下面将给出命题2的证明。为了方便得到先验估计中v的高阶估计，参考文献[13]中的方法引入有效速度

$h=u-\frac{v_{y}}{v}, H(y)=U-\frac{V_{y}}{V}$

，并进一步假设有效速度的反导数为

$\tilde{\psi}=\int_{-\infty}^{y}(h(z, t)-H(z+\alpha)) \mathrm{d} z$

代入原方程可以得到以下方程。

(19)

$\left\{\begin{array}{l}\phi_{t}-s \phi_{y}-\tilde{\psi}_{y}-\frac{1}{V} \phi_{y y}=F-\frac{1}{V^{2}} V_{y} \phi_{y} \\\tilde{\psi}_{t}-s \tilde{\psi}_{y}+p^{\prime}(V) \phi_{y}=G-\frac{1}{2} \frac{\chi_{y}^{2}}{\left(V+\phi_{y}\right)^{2}} \\\chi_{t}-s \chi_{y}=-\left(V+\phi_{y}\right) \mu \\\mu=\left(\chi^{3}-\chi\right)-\left(\frac{\chi_{y}}{V+\phi_{y}}\right)_{y}\end{array}\right.$

初值满足

$\begin{aligned}& \left.(\phi, \tilde{\psi}, \chi)\right|_{t=0}=\left(\phi_{0}, \tilde{\psi}_{0}, \chi_{0}\right)(y) \xrightarrow{y \rightarrow+\infty}(0, 0, \pm 1) \\& \phi_{0}, \tilde{\psi}_{0} \in L^{2}(\mathbb{R}), \left(v_{0}, h_{0}\right)-(V, H) \in H^{2}(\mathbb{R}) \cap L^{1}(\mathbb{R})\end{aligned}$

其中

$\begin{aligned}& F=\left(\frac{1}{v}-\frac{1}{V}\right) \phi_{y y}+\left(\frac{1}{v}-\frac{1}{V}+\frac{1}{V^{2}} \phi_{y}\right) V_{y} \\& G=-\left(p(v)-p(V)-p^{\prime}(V)(v-V)\right)\end{aligned}$

引理1 假定(ϕ, ψ, χ)∈X_δ(0, T)是式（11）的解，那么对于t∈[0, T]，以下不等式成立。

(20)

$|\chi(x, t)| \leqslant 1, \forall(x, t) \in(-\infty, +\infty) \times[0, T]$

并且满足估计

(21)

$\begin{align*}& \left\|\left(\phi, \tilde{\psi}, \chi^{2}-1\right)(t)\right\|^{2}+\int_{0}^{t}\left(\left\|\phi_{y}\right\|^{2}+\left\|\sqrt{V_{y}} \tilde{\psi}\right\|^{2}+\right. \\& \left.\left\|\chi^{3}-\chi\right\|^{2}\right) \mathrm{d} \tau+\int_{0}^{t}\left(\left\|\chi_{y}\right\|^{2}\right) \mathrm{d} \tau \leqslant \\& C\left\|\left(\phi_{0}, \tilde{\psi}_{0}, \chi_{0}^{2}-1\right)\right\|^{2}+C \int_{0}^{t}\left\|\phi_{y y}\right\|^{2} \mathrm{~d} \tau \end{align*}$

证明考虑式（1）中第三、四式，利用抛物方程极大值原理，可得式（20）。
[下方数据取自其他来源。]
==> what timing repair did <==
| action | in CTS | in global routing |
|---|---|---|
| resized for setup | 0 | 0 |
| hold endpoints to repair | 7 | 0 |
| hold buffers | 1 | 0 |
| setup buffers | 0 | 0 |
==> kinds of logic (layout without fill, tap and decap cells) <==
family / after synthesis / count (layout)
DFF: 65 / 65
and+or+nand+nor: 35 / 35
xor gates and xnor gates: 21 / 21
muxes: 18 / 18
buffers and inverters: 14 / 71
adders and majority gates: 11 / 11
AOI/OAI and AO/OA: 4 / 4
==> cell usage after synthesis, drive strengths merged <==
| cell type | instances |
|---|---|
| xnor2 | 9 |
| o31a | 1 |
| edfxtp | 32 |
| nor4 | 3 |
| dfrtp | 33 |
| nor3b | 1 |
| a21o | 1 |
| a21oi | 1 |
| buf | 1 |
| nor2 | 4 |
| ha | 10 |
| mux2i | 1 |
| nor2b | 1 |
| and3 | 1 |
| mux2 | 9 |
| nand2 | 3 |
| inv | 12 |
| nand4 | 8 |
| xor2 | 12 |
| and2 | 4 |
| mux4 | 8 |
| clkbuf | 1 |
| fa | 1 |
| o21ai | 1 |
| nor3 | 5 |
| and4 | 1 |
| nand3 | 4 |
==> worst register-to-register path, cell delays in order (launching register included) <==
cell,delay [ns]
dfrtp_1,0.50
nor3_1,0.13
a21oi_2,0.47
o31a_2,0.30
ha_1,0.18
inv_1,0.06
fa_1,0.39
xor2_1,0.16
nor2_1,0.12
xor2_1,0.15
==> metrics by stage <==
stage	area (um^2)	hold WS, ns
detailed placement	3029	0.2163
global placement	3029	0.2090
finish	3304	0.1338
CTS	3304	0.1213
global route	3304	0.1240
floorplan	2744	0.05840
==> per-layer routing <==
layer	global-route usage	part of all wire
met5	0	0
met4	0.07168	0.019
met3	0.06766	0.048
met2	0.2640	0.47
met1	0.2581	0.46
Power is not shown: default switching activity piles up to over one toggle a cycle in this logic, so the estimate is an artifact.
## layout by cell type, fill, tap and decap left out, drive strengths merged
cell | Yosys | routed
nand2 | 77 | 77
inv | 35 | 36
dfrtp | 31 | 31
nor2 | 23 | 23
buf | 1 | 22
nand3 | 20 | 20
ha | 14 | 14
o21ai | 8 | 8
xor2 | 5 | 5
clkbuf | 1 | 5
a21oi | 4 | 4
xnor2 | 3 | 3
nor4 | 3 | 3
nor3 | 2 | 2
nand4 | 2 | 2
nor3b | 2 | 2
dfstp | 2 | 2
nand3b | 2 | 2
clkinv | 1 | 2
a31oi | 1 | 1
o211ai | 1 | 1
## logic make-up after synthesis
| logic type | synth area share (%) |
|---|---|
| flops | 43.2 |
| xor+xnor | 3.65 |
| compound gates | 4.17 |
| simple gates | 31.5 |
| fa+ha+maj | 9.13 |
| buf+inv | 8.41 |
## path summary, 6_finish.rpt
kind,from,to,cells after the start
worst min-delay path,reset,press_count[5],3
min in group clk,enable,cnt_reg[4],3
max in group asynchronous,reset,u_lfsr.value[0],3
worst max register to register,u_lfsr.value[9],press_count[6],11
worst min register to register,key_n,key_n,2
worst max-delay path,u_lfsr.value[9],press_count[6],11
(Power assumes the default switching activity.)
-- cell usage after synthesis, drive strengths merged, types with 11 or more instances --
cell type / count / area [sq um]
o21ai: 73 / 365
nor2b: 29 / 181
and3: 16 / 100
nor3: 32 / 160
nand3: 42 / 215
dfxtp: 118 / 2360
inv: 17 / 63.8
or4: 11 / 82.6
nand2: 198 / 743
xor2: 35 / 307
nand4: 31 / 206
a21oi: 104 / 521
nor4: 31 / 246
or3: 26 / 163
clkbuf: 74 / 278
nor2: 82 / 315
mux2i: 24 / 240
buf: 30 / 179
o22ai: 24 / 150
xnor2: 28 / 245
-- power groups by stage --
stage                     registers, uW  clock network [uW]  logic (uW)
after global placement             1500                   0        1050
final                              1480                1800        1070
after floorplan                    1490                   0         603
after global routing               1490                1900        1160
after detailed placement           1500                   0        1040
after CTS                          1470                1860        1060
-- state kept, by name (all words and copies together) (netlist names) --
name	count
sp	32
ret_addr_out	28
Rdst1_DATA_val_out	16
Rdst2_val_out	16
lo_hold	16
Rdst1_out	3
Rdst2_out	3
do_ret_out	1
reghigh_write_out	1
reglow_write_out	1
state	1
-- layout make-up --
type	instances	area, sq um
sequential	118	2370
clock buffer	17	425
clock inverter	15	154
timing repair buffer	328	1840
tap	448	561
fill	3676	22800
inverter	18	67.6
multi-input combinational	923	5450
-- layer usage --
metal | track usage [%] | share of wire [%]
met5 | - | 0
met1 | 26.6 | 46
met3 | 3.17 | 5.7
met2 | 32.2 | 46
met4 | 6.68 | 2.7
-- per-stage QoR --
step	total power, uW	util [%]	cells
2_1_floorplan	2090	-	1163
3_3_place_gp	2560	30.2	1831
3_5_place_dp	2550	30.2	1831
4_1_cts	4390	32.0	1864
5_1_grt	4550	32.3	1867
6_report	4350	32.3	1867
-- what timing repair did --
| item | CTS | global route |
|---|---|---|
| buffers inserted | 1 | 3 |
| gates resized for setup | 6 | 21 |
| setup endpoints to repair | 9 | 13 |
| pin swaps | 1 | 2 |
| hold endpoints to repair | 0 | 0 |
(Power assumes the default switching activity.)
## src/rtl/apb_native_arbiter_pkg.sv

```systemverilog
// Shared types and constants for the native-bus to APB-converter arbiter.
// The optional watchdog is enabled by defining ARB_TIMEOUT_EN.
package apb_arb_pkg;

    localparam int ADDR_W          = 8;
    localparam int DATA_W          = 8;
    localparam int GRANT_W         = 3;
    localparam int DEFAULT_TIMEOUT = 64;

    typedef enum logic [1:0] {
        IDLE    = 2'd0,
        BUSY    = 2'd1,
        RELEASE = 2'd2
    } arb_state_e;

endpackage

```

## src/rtl/apb_native_arbiter_rr_picker.sv

```systemverilog
// Combinational round-robin picker: searches from last_grant+1 upward (mod NUM_REQ)
// for the first asserted request.
module rr_picker
    import apb_arb_pkg::*;
#(
    parameter int NUM_REQ = 4
) (
    input  logic [NUM_REQ-1:0] req_valid,
    input  logic [GRANT_W-1:0] last_grant,
    output logic [GRANT_W-1:0] winner,
    output logic               any_req
);

    logic [7:0] valid8;
    logic [3:0] idx;
    logic       found;

    always_comb begin
        valid8                = '0;
        valid8[NUM_REQ-1:0]   = req_valid;
        winner                = last_grant;
        found                 = 1'b0;
        idx                   = '0;
        for (int off = 1; off <= NUM_REQ; off++) begin
            idx = {1'b0, last_grant} + 4'(off);
            if (idx >= 4'(NUM_REQ)) begin
                idx = idx - 4'(NUM_REQ);
            end
            if (!found && valid8[idx[2:0]]) begin
                winner = idx[2:0];
                found  = 1'b1;
            end
        end
        any_req = |req_valid;
    end

endmodule

```

## src/rtl/apb_native_arbiter.sv

```systemverilog
// Arbitrates NUM_REQ native-bus requesters onto a single read/write converter port.
// Define ARB_TIMEOUT_EN to add a BUSY-state watchdog that completes stuck transfers with req_err.
module apb_native_arbiter
    import apb_arb_pkg::*;
#(
    parameter int NUM_REQ = 4,
    parameter int TIMEOUT = DEFAULT_TIMEOUT
) (
    input  logic                      pclk,
    input  logic                      presetn,
    input  logic [NUM_REQ-1:0]        req_valid,
    input  logic [NUM_REQ-1:0]        req_write,
    input  logic [NUM_REQ*ADDR_W-1:0] req_addr,
    input  logic [NUM_REQ*DATA_W-1:0] req_wdata,
    output logic [NUM_REQ-1:0]        req_ack,
    output logic [DATA_W-1:0]         req_rdata,
    output logic                      req_err,
    output logic                      write_req,
    output logic                      read_req,
    output logic [ADDR_W-1:0]         write_addr,
    output logic [DATA_W-1:0]         write_data,
    output logic [ADDR_W-1:0]         read_addr,
    input  logic                      write_ack,
    input  logic                      read_ack,
    input  logic [DATA_W-1:0]         read_data,
    output logic [GRANT_W-1:0]        grant_id
);

    localparam logic [1:0] S_IDLE    = IDLE;
    localparam logic [1:0] S_BUSY    = BUSY;
    localparam logic [1:0] S_RELEASE = RELEASE;

    logic [1:0]         state;
    logic [GRANT_W-1:0] winner;
    logic               any_req;
    logic               ack_match;
    logic               timeout_hit;
    logic [NUM_REQ-1:0] ack_vec;
    logic [7:0]         write_vec;
    logic [ADDR_W-1:0]  addr_arr  [8];
    logic [DATA_W-1:0]  wdata_arr [8];

    rr_picker #(.NUM_REQ(NUM_REQ)) u_picker (
        .req_valid  (req_valid),
        .last_grant (grant_id),
        .winner     (winner),
        .any_req    (any_req)
    );

    // Unpack requester fields into 8-entry arrays so the 3-bit winner indexes them directly.
    always_comb begin
        write_vec              = '0;
        write_vec[NUM_REQ-1:0] = req_write;
        for (int i = 0; i < 8; i++) begin
            addr_arr[i]  = '0;
            wdata_arr[i] = '0;
        end
        for (int i = 0; i < NUM_REQ; i++) begin
            addr_arr[i]  = req_addr[i*ADDR_W +: ADDR_W];
            wdata_arr[i] = req_wdata[i*DATA_W +: DATA_W];
        end
        ack_vec = '0;
        for (int i = 0; i < NUM_REQ; i++) begin
            if (grant_id == GRANT_W'(i)) begin
                ack_vec[i] = 1'b1;
            end
        end
    end

    assign ack_match = write_req ? write_ack : read_ack;

`ifdef ARB_TIMEOUT_EN
    localparam int CNT_W = $clog2(TIMEOUT + 1);

    logic [CNT_W-1:0] wd_cnt;
    logic             err_q;

    always_ff @(posedge pclk or negedge presetn) begin
        if (!presetn) begin
            wd_cnt <= '0;
            err_q  <= 1'b0;
        end else begin
            if (state == S_IDLE && any_req) begin
                wd_cnt <= '0;
            end else if (state == S_BUSY) begin
                wd_cnt <= wd_cnt + 1'b1;
            end
            err_q <= (state == S_BUSY) && !ack_match && timeout_hit;
        end
    end

    assign timeout_hit = (state == S_BUSY) && (wd_cnt == CNT_W'(TIMEOUT - 1));
    assign req_err     = err_q;
`else
    assign timeout_hit = 1'b0;
    assign req_err     = 1'b0;
`endif

    // Request outputs go low on completion and stay low through RELEASE and IDLE,
    // so the converter always sees a gap before the next grant.
    always_ff @(posedge pclk or negedge presetn) begin
        if (!presetn) begin
            state      <= S_IDLE;
            req_ack    <= '0;
            req_rdata  <= '0;
            write_req  <= 1'b0;
            read_req   <= 1'b0;
            write_addr <= '0;
            write_data <= '0;
            read_addr  <= '0;
            grant_id   <= GRANT_W'(NUM_REQ - 1);
        end else begin
            case (state)
                S_IDLE: begin
                    if (any_req) begin
                        grant_id <= winner;
                        state    <= S_BUSY;
                        if (write_vec[winner]) begin
                            write_req  <= 1'b1;
                            write_addr <= addr_arr[winner];
                            write_data <= wdata_arr[winner];
                        end else begin
                            read_req  <= 1'b1;
                            read_addr <= addr_arr[winner];
                        end
                    end
                end
                S_BUSY: begin
                    if (ack_match || timeout_hit) begin
                        req_ack    <= ack_vec;
                        req_rdata  <= (read_req && ack_match) ? read_data : '0;
                        write_req  <= 1'b0;
                        read_req   <= 1'b0;
                        write_addr <= '0;
                        write_data <= '0;
                        read_addr  <= '0;
                        state      <= S_RELEASE;
                    end
                end
                S_RELEASE: begin
                    req_ack   <= '0;
                    req_rdata <= '0;
                    state     <= S_IDLE;
                end
                default: begin
                    state <= S_IDLE;
                end
            endcase
        end
    end

endmodule

```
将式（19）第一式乘以ϕ，式（19）第二式乘以

$-\frac{\tilde{\psi}}{p^{\prime}(V)}$

，式（19）第三式乘以

$\chi^{3}-\chi$

，各式相加并将结果关于y和t在(-∞, +∞)×[0, t)上积分得

$\begin{aligned}& \left.\int_{-\infty}^{+\infty}\left(\frac{\phi^{2}}{2}-\frac{\tilde{\psi}^{2}}{2 p^{\prime}(V)}+\frac{\left(\chi^{2}-1\right)^{2}}{4}\right) \mathrm{d} y\right|_{0} ^{t}+ \\& \int_{0}^{t} \int_{-\infty}^{+\infty}\left(3 \chi^{2}-1\right) \chi_{y}^{2} \mathrm{~d} y \mathrm{~d} \tau+\\& \int_{0}^{t} \int_{-\infty}^{+\infty}\left(\left(V+\phi_{y}\right)\left(\chi^{3}-\chi\right)^{2}+\frac{1}{V} \phi_{y}^{2}+\right. \\& \left.\frac{s}{2} \frac{p^{\prime \prime}(V)}{\left(p^{\prime}(V)\right)^{2}} V_{y} \tilde{\psi}^{2}\right) \mathrm{d} y \mathrm{~d} \tau= \\& \int_{0}^{t} \int_{-\infty}^{+\infty}\left(\frac{\chi_{y}^{2}}{2\left(V+\phi_{y}\right)^{2}} \frac{\tilde{\psi}}{p^{\prime}(V)}-\right. \\& \left.\frac{V_{y}+\phi_{y y}}{V+\phi_{y}} \chi_{y} \chi\left(\chi^{2}-1\right)\right) \mathrm{d} y \mathrm{~d} \tau+ \\& \int_{0}^{t} \int_{-\infty}^{+\infty}\left(F \phi-\frac{G \tilde{\psi}}{p^{\prime}(V)}\right) \mathrm{d} y \mathrm{~d} \tau\end{aligned}$

利用式（7）可得

(22)

$\begin{align*}& |F|=\left|\left(\frac{1}{v}-\frac{1}{V}\right) \phi_{y y}+\left(\frac{1}{v}-\frac{1}{V}+\frac{1}{V^{2}} \phi_{y}\right) V_{y}\right| \leqslant \\& C\left(\left|\phi_{y}\right|\left|\phi_{y y}\right|+\delta_{1}^{2} \mathrm{e}^{-\delta_{i, l}, y \mid}\left|\phi_{y}\right|^{2}\right)\end{align*}$

(23)

$|G| \leqslant C \phi_{y}^{2}$

结合式（15）和式（12），得到

(24)

$\left|\int_{0}^{t} \int_{-\infty}^{+\infty} F \phi \mathrm{~d} y \mathrm{~d} \tau\right| \leqslant C \delta \int_{0}^{t}\left(\left\|\phi_{y}\right\|^{2}+\left\|\phi_{y y}\right\|^{2}\right) \mathrm{d} \tau $

(25)

$\begin{equation*}\left|\int_{0}^{t} \int_{-\infty}^{+\infty} \frac{G \tilde{\psi}}{p^{\prime}(V)} \mathrm{d} y \mathrm{~d} \tau\right| \leqslant C \delta \int_{0}^{t}\left\|\phi_{y}\right\|^{2} \mathrm{~d} \tau \end{equation*}$

再次利用式（15）、（12），可得

(26)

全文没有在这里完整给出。